# The task:
Using the data below, copy out all lines with the word "accept".

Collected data

_ _ _ _ _ _ _

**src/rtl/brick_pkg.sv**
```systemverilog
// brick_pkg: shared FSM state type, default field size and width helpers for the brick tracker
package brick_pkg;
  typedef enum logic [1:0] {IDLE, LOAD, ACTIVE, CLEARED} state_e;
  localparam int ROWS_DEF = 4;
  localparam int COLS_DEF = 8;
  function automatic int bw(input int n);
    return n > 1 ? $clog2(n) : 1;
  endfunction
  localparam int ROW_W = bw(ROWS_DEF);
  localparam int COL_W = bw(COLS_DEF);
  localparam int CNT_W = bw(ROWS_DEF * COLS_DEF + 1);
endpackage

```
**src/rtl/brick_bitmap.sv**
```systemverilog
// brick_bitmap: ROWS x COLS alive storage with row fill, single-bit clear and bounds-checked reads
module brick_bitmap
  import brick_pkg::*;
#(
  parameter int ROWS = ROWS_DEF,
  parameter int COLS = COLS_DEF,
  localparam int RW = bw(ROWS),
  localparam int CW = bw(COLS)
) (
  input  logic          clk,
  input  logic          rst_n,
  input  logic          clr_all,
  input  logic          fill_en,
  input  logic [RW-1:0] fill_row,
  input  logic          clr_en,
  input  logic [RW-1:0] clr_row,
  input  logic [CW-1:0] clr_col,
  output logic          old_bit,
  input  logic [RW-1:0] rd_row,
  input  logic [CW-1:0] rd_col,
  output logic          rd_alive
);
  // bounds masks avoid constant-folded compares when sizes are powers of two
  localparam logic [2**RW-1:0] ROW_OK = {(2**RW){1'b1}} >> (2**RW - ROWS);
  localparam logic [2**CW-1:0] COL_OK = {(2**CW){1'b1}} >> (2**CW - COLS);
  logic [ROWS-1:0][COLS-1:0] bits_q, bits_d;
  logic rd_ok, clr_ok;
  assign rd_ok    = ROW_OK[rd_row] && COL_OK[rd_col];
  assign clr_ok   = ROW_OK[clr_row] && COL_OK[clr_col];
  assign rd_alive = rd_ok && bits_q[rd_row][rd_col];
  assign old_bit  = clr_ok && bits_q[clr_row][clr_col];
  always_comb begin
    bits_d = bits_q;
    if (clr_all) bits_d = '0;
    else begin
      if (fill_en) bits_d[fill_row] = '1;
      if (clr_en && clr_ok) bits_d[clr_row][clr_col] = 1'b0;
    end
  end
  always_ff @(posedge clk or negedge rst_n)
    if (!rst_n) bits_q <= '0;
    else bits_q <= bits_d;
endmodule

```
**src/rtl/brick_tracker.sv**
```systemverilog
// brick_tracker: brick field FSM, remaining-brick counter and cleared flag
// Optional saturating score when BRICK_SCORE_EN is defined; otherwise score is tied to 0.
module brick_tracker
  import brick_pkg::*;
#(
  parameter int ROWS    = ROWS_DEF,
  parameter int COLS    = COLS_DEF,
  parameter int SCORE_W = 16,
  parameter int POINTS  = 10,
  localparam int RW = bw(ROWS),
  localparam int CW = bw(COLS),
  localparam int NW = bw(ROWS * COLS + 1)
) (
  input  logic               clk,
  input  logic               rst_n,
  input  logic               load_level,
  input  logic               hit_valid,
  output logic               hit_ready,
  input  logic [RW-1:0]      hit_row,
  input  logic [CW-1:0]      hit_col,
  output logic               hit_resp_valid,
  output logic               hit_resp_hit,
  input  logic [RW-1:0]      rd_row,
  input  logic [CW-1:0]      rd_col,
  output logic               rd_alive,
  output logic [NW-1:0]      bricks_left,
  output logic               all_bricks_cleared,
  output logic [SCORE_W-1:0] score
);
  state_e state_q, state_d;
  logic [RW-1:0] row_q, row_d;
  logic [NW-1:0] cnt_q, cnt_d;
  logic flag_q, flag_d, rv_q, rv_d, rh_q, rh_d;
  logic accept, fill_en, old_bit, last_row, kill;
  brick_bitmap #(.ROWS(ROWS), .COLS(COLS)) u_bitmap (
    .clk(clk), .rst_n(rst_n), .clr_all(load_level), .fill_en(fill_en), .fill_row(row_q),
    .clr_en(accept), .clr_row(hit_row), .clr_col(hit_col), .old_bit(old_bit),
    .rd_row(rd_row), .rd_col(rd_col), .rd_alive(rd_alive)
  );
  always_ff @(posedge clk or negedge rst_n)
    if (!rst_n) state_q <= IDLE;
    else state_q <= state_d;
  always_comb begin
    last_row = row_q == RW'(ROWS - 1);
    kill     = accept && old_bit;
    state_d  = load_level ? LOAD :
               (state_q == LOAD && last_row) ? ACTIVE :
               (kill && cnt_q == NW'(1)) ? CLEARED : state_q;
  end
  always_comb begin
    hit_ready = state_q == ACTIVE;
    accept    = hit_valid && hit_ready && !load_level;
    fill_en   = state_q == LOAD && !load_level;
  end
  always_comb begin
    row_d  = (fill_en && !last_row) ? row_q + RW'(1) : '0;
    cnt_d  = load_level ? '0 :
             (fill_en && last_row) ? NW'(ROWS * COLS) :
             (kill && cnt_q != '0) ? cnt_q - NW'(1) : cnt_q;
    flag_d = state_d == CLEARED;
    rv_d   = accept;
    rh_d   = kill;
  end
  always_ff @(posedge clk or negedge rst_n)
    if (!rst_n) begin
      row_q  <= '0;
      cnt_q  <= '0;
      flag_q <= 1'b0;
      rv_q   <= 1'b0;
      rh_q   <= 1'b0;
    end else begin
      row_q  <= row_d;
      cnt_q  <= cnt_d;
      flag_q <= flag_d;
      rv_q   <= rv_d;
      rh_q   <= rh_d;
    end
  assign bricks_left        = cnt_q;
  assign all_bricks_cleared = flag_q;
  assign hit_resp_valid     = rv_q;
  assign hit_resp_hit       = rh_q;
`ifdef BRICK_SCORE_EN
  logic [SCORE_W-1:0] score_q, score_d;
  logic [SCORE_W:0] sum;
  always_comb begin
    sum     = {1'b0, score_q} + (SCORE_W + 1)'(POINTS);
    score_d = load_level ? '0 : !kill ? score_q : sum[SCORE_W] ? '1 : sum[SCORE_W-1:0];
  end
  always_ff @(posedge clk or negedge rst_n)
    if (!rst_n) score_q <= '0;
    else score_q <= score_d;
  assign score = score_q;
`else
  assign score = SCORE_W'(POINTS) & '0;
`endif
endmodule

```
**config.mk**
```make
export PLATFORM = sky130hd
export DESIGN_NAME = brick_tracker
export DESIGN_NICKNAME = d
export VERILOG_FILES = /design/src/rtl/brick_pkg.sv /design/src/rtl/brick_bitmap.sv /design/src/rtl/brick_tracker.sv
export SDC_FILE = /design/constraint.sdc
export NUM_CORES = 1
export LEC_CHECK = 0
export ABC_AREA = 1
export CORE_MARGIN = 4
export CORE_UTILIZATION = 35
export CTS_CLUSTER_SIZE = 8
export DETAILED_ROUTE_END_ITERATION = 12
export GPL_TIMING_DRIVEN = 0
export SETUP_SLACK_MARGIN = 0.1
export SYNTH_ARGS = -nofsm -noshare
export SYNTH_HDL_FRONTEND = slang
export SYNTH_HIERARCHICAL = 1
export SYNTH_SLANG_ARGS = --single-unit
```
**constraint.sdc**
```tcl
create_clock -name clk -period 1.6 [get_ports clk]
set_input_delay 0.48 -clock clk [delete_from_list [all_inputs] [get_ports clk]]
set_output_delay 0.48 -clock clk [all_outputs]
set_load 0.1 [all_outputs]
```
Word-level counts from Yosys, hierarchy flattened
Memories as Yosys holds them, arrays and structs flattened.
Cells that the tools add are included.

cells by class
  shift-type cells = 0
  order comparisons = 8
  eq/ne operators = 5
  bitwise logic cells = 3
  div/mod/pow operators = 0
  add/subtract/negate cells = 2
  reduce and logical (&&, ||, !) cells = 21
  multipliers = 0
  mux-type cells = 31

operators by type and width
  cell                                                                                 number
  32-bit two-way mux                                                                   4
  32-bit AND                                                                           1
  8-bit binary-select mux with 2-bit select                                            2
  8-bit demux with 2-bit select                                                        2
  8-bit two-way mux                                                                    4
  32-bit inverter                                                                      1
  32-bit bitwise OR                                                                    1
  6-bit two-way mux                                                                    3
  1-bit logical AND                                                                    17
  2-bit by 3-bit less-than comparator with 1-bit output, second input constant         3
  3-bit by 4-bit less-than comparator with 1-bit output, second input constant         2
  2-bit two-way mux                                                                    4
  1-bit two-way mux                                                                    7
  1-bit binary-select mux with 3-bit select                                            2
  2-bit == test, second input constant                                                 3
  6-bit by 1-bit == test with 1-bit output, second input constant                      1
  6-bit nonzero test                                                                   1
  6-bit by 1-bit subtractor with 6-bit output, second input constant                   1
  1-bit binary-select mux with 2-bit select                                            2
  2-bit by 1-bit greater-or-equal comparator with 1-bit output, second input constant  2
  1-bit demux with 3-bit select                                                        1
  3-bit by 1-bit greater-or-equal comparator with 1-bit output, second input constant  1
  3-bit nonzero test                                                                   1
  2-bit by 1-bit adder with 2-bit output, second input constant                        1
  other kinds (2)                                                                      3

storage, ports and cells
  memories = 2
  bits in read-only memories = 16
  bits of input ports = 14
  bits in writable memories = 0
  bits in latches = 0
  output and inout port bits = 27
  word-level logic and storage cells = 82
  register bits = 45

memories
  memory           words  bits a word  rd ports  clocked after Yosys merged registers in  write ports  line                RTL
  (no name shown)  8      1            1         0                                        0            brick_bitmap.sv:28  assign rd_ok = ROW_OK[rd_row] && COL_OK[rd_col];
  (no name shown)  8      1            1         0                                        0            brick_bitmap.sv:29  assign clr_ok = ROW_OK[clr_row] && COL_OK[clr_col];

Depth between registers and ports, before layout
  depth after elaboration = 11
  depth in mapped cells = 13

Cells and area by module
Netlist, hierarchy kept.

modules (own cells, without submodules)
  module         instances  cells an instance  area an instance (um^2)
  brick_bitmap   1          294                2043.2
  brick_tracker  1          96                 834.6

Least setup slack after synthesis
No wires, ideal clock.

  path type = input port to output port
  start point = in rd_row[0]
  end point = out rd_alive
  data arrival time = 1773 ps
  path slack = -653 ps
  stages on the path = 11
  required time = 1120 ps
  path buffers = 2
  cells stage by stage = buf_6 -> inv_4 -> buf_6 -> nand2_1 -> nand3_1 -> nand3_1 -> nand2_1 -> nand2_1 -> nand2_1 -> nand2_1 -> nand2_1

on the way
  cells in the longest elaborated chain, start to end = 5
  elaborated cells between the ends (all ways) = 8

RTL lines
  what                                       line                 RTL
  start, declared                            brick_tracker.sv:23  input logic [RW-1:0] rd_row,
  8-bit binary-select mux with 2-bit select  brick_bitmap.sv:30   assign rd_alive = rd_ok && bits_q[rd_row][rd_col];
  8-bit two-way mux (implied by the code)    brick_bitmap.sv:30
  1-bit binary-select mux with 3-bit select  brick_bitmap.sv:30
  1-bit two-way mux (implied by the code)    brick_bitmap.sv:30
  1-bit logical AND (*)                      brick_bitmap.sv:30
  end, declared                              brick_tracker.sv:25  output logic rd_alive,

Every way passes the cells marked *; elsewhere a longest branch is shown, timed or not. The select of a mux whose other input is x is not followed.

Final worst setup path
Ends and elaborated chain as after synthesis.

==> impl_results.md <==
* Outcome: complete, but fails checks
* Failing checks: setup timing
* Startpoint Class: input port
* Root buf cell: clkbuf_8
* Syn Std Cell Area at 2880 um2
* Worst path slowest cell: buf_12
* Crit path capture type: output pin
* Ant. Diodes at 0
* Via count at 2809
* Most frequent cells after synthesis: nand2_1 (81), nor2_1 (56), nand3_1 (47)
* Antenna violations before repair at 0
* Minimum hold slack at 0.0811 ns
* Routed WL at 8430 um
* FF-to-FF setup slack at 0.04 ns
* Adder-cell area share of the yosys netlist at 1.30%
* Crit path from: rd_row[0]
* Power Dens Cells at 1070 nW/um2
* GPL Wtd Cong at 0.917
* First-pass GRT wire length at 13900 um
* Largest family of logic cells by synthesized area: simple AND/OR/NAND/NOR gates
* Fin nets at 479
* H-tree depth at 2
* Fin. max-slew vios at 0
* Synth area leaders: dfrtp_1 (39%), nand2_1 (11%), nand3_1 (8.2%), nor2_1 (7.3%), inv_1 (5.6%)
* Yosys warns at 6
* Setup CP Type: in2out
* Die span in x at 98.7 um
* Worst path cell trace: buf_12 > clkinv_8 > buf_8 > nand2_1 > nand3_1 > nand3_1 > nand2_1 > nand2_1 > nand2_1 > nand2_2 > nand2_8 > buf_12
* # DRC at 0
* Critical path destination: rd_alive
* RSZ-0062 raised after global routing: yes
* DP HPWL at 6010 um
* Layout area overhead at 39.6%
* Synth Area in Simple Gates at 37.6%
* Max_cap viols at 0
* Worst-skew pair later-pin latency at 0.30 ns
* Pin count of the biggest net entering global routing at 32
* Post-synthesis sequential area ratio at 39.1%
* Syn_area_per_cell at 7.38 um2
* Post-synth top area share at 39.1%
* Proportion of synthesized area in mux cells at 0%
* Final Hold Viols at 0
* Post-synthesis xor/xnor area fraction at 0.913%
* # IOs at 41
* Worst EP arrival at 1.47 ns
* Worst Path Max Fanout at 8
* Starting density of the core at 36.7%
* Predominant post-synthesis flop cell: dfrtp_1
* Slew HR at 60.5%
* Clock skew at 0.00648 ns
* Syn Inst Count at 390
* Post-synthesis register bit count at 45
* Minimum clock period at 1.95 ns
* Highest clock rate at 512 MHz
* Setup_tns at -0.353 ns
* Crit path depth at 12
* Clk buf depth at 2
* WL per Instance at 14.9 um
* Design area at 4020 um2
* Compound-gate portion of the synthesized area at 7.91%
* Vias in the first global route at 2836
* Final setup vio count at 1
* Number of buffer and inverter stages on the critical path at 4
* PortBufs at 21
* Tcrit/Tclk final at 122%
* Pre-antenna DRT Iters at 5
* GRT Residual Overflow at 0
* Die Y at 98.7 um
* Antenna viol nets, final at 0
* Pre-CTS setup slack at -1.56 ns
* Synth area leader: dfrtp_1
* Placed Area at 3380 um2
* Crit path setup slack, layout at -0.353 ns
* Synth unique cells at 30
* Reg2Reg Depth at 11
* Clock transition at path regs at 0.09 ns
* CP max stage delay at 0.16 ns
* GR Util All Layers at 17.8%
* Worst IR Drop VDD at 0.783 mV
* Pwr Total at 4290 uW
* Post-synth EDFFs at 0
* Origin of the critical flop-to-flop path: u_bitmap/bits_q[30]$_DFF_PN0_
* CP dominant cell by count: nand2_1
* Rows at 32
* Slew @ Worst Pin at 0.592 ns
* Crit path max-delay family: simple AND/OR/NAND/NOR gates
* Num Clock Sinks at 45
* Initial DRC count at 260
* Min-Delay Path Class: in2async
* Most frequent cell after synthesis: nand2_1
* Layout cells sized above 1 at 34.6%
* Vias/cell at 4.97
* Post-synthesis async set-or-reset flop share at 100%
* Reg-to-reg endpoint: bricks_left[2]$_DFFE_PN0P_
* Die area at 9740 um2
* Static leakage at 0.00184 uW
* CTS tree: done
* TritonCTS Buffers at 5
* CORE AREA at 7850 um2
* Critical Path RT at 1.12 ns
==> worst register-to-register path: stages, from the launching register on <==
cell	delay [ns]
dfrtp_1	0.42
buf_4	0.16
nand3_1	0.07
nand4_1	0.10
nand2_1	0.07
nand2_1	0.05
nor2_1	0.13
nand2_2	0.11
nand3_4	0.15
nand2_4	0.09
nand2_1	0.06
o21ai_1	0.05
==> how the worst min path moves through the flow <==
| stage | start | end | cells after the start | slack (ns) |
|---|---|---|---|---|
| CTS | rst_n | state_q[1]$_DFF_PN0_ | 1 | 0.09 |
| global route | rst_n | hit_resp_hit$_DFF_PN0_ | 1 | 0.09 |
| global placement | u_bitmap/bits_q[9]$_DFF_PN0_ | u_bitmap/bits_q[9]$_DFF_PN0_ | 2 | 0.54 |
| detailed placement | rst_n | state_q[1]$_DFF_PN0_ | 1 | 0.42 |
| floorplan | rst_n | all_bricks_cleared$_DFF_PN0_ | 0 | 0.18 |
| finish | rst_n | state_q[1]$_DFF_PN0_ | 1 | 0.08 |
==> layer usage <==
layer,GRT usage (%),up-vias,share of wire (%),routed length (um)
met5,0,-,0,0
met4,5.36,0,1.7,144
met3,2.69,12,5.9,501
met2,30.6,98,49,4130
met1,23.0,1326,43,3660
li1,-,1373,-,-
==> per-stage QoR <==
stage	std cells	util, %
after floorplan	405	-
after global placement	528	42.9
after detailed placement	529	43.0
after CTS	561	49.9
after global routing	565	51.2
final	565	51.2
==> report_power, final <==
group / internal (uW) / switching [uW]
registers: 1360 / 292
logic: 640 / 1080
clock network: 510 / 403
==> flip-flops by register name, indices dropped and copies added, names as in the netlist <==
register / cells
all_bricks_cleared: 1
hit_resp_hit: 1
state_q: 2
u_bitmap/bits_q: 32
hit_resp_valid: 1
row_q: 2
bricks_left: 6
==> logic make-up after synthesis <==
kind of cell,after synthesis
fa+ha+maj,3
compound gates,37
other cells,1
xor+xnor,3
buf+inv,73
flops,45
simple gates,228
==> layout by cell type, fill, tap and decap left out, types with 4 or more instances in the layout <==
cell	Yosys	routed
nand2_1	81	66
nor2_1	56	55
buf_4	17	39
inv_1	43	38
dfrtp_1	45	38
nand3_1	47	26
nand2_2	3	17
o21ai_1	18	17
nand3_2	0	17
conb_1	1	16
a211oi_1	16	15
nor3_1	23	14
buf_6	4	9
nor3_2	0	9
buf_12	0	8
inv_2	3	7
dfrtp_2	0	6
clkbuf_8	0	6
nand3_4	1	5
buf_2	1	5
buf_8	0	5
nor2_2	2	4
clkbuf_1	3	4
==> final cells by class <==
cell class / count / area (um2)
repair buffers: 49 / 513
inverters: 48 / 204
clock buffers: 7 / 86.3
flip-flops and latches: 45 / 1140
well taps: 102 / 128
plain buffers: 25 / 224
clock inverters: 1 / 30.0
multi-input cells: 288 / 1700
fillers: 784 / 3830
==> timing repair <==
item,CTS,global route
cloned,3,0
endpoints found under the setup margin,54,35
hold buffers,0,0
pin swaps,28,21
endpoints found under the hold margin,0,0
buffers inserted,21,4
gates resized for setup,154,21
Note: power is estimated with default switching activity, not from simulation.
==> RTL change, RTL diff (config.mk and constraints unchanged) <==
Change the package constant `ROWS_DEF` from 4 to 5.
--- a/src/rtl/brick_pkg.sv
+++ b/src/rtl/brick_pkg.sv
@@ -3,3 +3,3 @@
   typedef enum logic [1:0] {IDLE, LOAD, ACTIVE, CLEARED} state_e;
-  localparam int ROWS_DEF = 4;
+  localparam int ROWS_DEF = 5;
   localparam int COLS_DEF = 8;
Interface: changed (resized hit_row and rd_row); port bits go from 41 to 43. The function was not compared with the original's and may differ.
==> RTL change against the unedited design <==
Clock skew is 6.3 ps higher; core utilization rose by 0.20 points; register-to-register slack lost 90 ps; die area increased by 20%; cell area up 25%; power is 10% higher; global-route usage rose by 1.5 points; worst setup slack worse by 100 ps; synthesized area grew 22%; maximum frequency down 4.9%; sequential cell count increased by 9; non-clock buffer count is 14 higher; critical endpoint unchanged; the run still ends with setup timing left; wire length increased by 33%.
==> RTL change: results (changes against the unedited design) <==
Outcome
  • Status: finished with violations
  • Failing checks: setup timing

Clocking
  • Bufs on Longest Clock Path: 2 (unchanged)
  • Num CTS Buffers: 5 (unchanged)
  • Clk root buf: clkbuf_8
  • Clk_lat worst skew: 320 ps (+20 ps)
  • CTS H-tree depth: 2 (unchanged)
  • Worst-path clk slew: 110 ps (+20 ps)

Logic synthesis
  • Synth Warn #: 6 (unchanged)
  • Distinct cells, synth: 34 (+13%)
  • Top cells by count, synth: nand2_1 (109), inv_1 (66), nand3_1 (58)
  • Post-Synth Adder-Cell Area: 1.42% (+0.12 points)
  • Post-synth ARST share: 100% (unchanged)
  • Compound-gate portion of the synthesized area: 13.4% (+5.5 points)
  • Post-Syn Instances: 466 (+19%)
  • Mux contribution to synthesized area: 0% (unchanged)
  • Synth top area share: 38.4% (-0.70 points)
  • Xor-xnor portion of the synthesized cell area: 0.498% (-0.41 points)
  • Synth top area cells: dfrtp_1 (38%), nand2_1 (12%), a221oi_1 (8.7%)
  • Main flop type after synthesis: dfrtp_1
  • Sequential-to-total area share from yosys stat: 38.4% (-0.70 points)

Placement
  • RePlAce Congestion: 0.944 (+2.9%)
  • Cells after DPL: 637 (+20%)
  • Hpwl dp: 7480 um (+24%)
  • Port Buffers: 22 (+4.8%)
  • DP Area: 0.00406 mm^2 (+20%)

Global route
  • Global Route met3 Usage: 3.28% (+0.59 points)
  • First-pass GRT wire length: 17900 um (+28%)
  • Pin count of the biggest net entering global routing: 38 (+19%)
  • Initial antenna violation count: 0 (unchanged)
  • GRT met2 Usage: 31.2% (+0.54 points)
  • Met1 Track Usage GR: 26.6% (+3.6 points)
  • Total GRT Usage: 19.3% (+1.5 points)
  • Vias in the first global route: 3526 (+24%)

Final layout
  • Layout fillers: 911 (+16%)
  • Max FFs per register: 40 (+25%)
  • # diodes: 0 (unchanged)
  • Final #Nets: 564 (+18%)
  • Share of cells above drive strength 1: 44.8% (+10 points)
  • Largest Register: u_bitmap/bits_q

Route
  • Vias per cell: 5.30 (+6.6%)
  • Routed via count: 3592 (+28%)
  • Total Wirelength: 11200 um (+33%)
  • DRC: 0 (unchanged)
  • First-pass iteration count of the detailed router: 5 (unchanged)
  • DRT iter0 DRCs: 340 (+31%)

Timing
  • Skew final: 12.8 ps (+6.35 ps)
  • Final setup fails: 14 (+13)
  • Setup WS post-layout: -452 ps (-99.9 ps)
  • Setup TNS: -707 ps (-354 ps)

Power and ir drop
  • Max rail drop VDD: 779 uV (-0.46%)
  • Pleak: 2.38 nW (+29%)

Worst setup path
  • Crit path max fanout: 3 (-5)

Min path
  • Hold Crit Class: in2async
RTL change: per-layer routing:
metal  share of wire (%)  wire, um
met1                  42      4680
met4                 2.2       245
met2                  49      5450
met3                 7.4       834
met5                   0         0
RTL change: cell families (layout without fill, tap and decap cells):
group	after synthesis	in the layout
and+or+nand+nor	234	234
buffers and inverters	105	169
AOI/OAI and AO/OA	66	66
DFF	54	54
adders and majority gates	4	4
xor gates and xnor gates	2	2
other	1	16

_ _ _ _ _ _ _

# Exercise solution:
  logic accept, fill_en, old_bit, last_row, kill;
    .clr_en(accept), .clr_row(hit_row), .clr_col(hit_col), .old_bit(old_bit),
    kill     = accept && old_bit;
    accept    = hit_valid && hit_ready && !load_level;
    rv_d   = accept;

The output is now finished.